= Assignment =
Find the line with "assign tos = stk[0];" in the entries below, then reproduce it and every line after it down to and including the line with "if (srst) begin", exactly.

Collected data entries:
Segment Open

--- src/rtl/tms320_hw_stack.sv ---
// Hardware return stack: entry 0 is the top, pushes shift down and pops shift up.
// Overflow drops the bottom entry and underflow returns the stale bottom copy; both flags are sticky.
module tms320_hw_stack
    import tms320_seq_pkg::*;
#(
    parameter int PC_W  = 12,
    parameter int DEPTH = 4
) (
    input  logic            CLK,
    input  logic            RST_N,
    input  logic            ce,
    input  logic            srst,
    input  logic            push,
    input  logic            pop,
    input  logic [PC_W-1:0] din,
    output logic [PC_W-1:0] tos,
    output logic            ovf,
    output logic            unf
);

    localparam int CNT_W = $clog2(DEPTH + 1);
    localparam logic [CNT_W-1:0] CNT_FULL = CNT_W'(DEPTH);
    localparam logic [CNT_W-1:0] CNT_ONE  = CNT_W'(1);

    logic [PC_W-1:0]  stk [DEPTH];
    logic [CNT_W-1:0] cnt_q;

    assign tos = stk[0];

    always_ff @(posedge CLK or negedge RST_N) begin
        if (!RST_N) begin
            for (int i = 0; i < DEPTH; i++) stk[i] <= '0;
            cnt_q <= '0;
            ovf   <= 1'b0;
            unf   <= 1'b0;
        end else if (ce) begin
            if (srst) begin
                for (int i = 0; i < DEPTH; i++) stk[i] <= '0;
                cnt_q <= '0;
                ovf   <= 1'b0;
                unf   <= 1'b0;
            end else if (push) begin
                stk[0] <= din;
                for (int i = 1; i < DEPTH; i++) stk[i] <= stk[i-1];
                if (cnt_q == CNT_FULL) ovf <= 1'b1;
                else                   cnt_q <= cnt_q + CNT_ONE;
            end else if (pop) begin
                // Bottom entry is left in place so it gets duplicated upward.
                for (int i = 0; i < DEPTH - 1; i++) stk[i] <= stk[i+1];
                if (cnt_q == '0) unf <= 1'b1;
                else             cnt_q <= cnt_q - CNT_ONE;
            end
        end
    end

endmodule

Segment Closed

= Task solution =
    assign tos = stk[0];

    always_ff @(posedge CLK or negedge RST_N) begin
        if (!RST_N) begin
            for (int i = 0; i < DEPTH; i++) stk[i] <= '0;
            cnt_q <= '0;
            ovf   <= 1'b0;
            unf   <= 1'b0;
        end else if (ce) begin
            if (srst) begin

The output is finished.